[[ Available records, beginning ]]

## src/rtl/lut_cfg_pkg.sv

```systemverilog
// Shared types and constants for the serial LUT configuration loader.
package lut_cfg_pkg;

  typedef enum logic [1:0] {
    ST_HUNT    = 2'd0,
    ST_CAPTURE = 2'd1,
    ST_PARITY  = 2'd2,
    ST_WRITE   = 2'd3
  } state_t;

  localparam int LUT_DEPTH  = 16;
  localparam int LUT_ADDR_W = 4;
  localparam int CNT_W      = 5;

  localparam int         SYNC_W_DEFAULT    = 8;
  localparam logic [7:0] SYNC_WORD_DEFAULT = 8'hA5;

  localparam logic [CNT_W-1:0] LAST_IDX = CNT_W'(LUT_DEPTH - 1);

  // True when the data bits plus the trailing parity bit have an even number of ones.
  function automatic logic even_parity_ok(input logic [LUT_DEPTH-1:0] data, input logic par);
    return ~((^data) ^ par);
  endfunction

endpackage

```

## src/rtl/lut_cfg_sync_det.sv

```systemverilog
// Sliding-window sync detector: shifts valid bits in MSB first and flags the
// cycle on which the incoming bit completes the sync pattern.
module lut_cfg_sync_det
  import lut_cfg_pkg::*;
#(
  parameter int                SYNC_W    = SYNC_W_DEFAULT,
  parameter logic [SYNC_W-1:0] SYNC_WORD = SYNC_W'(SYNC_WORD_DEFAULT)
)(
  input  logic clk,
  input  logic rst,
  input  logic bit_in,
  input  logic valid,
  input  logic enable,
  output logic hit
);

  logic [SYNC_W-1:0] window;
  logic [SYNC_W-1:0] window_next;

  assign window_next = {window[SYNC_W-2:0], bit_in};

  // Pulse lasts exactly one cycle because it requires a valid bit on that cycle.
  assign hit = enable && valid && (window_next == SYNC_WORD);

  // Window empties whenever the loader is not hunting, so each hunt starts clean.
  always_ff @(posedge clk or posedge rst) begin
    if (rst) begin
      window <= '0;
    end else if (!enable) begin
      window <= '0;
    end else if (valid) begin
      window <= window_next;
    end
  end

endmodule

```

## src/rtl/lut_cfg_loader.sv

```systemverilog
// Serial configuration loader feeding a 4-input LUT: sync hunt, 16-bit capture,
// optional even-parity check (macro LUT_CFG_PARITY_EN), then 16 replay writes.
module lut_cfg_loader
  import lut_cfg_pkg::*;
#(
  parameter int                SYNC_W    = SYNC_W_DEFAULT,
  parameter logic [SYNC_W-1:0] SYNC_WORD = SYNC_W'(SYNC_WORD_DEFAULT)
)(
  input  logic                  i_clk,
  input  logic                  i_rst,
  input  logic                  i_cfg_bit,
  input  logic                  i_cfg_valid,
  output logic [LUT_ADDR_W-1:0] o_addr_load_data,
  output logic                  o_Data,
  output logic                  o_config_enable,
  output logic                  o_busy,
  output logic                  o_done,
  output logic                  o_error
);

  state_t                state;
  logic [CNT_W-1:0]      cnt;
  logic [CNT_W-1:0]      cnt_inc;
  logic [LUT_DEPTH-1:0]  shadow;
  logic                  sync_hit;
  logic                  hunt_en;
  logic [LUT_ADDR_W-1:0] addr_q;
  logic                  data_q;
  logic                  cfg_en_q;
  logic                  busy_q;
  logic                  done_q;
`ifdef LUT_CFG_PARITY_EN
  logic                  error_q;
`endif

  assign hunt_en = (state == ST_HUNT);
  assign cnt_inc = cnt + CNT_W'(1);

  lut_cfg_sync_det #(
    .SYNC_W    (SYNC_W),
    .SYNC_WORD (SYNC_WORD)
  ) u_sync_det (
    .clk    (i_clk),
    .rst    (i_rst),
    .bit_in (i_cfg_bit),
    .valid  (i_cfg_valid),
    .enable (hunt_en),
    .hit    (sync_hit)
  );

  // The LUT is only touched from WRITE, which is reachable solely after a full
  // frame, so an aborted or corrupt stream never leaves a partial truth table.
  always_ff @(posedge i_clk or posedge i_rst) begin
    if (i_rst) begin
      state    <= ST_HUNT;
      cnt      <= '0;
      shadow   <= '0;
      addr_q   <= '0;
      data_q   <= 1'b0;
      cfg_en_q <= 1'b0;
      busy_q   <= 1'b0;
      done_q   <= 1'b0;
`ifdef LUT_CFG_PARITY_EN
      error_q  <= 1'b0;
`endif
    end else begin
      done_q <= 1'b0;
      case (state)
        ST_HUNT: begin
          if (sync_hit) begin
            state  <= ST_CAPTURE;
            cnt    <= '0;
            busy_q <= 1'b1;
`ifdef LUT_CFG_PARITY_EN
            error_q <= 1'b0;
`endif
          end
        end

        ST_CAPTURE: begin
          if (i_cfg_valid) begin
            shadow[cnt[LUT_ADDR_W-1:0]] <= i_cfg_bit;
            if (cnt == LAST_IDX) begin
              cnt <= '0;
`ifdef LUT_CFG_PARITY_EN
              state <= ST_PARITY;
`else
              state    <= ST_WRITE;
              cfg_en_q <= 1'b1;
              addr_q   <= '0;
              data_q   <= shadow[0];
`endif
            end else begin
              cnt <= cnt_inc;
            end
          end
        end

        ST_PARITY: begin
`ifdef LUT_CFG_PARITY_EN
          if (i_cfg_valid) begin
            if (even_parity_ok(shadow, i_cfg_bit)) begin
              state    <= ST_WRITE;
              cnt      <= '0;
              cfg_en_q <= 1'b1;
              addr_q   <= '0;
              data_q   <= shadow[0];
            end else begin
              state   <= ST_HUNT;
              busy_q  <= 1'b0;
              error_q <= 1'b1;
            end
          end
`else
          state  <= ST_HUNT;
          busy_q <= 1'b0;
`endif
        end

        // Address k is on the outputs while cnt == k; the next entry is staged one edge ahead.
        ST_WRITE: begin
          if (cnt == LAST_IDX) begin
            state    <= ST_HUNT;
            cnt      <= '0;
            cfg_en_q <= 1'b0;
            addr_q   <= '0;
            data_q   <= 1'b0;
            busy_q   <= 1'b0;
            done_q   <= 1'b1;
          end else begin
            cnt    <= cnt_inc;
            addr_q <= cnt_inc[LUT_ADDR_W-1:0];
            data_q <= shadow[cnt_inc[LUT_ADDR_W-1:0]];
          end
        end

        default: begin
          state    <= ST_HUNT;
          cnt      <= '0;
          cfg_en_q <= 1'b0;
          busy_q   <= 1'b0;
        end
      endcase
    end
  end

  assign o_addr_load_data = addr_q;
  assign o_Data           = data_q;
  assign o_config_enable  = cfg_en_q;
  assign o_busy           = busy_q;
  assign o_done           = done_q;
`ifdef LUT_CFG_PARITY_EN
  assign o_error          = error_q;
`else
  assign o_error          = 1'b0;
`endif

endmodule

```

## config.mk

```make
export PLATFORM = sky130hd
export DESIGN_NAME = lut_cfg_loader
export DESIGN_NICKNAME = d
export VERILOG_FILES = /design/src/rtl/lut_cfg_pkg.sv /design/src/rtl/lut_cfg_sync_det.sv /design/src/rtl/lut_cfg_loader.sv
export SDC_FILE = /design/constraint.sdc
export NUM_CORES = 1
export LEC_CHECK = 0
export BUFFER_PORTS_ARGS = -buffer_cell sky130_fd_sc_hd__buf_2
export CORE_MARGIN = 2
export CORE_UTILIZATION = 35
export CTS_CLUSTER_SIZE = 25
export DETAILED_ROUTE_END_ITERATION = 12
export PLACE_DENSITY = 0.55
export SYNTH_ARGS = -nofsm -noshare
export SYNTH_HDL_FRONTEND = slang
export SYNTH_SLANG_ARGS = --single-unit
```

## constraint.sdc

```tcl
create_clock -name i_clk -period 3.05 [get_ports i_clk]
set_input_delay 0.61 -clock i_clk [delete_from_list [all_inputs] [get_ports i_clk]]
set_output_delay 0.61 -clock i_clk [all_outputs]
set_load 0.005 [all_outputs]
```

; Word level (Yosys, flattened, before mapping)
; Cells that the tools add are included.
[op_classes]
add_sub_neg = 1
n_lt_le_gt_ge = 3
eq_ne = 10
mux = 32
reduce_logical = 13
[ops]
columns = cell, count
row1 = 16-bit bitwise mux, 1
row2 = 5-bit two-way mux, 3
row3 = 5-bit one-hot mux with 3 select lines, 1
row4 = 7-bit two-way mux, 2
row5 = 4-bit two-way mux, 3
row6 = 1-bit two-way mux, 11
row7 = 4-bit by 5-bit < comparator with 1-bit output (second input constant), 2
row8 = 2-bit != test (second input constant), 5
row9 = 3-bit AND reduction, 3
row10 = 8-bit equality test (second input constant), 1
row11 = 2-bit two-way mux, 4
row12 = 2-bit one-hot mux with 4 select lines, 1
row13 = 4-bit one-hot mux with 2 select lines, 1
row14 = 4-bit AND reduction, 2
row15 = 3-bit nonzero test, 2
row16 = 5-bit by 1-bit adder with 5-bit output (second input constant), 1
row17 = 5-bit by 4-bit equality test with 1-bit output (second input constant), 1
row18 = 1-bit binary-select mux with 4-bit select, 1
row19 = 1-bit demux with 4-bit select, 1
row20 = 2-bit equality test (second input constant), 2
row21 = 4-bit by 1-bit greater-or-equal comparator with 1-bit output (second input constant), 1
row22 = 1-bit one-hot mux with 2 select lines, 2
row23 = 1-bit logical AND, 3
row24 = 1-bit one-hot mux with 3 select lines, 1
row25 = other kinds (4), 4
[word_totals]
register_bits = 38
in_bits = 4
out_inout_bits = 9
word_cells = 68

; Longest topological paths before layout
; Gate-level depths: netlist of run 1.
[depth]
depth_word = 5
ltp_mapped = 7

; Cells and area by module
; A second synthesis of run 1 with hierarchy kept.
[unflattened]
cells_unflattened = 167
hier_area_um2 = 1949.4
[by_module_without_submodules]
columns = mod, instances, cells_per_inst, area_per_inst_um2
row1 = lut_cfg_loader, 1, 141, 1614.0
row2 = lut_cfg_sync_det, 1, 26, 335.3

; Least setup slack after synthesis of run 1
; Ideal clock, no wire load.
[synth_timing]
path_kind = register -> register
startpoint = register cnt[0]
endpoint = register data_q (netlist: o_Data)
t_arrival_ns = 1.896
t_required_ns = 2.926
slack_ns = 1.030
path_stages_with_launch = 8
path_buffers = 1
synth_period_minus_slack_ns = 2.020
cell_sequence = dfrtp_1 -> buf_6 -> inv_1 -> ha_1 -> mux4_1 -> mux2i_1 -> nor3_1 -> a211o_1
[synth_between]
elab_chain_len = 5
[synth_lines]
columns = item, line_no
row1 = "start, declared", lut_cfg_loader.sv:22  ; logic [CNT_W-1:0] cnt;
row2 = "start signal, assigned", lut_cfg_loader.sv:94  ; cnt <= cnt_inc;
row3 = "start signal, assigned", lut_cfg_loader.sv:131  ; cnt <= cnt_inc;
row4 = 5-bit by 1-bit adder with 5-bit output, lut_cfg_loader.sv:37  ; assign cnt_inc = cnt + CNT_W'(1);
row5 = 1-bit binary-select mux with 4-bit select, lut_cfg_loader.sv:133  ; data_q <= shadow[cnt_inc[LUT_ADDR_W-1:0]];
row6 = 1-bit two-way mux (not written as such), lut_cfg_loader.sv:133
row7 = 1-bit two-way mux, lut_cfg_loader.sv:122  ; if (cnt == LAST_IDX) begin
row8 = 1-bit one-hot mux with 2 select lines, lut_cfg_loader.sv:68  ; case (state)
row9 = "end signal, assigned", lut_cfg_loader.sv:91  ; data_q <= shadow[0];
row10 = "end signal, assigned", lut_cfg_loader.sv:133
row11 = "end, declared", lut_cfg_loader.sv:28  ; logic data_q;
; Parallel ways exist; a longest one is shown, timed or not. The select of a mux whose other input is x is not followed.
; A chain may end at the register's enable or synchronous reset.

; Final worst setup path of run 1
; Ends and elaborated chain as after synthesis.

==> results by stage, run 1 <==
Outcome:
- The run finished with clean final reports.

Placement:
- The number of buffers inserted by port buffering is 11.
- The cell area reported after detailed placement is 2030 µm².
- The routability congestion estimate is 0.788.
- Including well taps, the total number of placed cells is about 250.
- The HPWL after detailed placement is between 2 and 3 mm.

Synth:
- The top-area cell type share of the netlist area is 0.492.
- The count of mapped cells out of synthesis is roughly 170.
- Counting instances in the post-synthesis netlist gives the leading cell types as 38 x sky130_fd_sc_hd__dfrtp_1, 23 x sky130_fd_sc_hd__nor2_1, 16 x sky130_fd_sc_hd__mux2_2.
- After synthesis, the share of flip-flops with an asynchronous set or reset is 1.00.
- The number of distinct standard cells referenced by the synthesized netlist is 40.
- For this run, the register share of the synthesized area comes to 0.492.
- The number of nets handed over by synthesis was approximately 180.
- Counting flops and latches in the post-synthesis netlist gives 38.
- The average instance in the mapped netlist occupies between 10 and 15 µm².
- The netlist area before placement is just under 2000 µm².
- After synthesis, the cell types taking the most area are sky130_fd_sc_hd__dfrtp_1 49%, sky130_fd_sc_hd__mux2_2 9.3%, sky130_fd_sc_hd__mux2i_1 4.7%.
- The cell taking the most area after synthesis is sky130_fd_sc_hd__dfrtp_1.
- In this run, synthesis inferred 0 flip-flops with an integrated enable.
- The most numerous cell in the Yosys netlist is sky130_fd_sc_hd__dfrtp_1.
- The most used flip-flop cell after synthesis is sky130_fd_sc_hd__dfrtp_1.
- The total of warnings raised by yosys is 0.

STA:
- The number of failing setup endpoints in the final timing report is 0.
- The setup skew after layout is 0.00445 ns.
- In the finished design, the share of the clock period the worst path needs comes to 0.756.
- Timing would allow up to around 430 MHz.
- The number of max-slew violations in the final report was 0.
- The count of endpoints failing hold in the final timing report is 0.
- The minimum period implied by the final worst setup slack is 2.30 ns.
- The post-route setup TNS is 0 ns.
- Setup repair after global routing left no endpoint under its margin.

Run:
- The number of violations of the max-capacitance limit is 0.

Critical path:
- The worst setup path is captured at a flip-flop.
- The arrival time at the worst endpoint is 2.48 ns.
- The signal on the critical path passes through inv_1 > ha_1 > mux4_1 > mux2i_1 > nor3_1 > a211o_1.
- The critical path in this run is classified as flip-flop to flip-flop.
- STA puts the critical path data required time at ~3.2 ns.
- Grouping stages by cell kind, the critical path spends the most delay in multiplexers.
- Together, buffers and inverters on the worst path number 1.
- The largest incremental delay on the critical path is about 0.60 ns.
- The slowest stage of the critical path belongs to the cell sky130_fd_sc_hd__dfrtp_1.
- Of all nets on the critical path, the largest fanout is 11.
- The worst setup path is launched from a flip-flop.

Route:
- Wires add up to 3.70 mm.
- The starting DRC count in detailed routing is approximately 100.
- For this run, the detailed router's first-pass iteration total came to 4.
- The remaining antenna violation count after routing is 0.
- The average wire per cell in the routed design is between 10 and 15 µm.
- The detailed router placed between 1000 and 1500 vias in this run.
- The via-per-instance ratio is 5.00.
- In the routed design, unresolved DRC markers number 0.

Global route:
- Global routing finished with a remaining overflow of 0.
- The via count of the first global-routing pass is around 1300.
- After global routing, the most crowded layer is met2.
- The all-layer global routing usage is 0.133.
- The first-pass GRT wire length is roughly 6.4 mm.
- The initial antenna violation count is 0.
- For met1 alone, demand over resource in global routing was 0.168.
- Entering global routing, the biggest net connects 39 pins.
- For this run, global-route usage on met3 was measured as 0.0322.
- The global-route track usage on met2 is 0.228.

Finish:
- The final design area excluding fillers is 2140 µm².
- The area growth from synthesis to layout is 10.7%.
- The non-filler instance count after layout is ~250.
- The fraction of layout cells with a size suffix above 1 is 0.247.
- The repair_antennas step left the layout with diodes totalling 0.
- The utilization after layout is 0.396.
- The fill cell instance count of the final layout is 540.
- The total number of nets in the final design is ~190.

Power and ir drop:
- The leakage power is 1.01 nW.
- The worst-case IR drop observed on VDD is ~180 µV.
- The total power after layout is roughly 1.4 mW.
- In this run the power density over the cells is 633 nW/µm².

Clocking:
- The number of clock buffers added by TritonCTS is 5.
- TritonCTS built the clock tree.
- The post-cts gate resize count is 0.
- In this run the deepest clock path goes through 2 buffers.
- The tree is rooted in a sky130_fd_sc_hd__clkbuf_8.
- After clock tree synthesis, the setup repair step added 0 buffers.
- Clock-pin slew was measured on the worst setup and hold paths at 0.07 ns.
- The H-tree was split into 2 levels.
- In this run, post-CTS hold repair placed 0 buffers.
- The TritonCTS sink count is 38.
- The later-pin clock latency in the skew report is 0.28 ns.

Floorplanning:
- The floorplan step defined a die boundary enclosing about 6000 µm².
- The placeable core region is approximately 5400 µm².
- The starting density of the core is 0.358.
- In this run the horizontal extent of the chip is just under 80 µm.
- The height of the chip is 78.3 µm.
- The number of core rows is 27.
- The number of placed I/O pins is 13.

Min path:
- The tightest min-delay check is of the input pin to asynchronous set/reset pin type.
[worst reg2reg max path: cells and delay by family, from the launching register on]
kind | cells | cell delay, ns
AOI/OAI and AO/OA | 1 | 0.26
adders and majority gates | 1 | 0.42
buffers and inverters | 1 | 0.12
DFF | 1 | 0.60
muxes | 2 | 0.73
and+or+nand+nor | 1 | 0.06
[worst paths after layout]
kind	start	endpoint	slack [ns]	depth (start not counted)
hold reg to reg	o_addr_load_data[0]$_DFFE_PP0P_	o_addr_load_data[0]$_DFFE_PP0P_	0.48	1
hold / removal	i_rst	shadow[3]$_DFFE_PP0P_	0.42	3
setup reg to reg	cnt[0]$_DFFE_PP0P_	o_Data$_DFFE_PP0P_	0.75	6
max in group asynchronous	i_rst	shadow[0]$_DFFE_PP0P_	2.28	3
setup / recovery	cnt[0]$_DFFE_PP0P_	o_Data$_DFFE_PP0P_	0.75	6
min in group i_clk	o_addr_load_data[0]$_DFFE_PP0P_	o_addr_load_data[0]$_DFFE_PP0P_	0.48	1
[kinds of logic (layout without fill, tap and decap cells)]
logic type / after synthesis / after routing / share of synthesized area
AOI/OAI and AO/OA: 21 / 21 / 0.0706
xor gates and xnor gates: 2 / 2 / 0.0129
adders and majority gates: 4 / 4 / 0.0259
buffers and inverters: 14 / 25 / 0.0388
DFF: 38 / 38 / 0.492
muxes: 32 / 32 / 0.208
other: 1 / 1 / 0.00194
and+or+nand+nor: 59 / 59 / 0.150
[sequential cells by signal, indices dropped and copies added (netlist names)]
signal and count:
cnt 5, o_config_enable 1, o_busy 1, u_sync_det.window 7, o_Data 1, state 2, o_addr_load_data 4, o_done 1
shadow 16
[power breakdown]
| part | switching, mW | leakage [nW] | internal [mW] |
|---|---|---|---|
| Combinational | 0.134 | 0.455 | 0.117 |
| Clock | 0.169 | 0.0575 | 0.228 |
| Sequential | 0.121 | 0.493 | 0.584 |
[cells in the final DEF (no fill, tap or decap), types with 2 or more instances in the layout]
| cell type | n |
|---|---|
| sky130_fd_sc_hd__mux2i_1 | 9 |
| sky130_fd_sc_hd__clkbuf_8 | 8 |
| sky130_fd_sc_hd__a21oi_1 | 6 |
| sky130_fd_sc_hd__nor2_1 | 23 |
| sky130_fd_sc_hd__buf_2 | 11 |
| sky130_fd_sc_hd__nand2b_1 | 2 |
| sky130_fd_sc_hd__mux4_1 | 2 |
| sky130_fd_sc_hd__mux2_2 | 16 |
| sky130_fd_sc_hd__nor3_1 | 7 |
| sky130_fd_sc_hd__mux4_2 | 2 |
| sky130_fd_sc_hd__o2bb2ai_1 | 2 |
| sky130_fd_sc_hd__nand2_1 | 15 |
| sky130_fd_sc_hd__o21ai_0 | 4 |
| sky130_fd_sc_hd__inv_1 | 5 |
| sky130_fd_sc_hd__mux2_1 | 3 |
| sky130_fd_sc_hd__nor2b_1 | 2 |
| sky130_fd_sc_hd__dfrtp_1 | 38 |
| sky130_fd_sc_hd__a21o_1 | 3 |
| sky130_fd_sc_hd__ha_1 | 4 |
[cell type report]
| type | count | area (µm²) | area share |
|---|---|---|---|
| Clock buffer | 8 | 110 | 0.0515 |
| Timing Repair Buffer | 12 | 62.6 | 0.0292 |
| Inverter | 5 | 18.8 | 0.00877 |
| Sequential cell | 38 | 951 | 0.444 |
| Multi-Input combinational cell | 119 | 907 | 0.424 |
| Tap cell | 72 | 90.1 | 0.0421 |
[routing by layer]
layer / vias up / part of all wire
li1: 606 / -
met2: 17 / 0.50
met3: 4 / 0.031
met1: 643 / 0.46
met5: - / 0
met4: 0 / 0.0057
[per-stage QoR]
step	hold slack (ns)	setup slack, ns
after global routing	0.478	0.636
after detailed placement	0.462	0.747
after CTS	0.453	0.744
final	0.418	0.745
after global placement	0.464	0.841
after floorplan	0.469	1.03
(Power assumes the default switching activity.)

[[ Available records, end ]]

Task objective — Retype exactly, and only, the lines above from the one where "- After synthesis, the cell" occurs up to and including the one where "- The count of endpoints" occurs.

Result for this task —
- After synthesis, the cell types taking the most area are sky130_fd_sc_hd__dfrtp_1 49%, sky130_fd_sc_hd__mux2_2 9.3%, sky130_fd_sc_hd__mux2i_1 4.7%.
- The cell taking the most area after synthesis is sky130_fd_sc_hd__dfrtp_1.
- In this run, synthesis inferred 0 flip-flops with an integrated enable.
- The most numerous cell in the Yosys netlist is sky130_fd_sc_hd__dfrtp_1.
- The most used flip-flop cell after synthesis is sky130_fd_sc_hd__dfrtp_1.
- The total of warnings raised by yosys is 0.

STA:
- The number of failing setup endpoints in the final timing report is 0.
- The setup skew after layout is 0.00445 ns.
- In the finished design, the share of the clock period the worst path needs comes to 0.756.
- Timing would allow up to around 430 MHz.
- The number of max-slew violations in the final report was 0.
- The count of endpoints failing hold in the final timing report is 0.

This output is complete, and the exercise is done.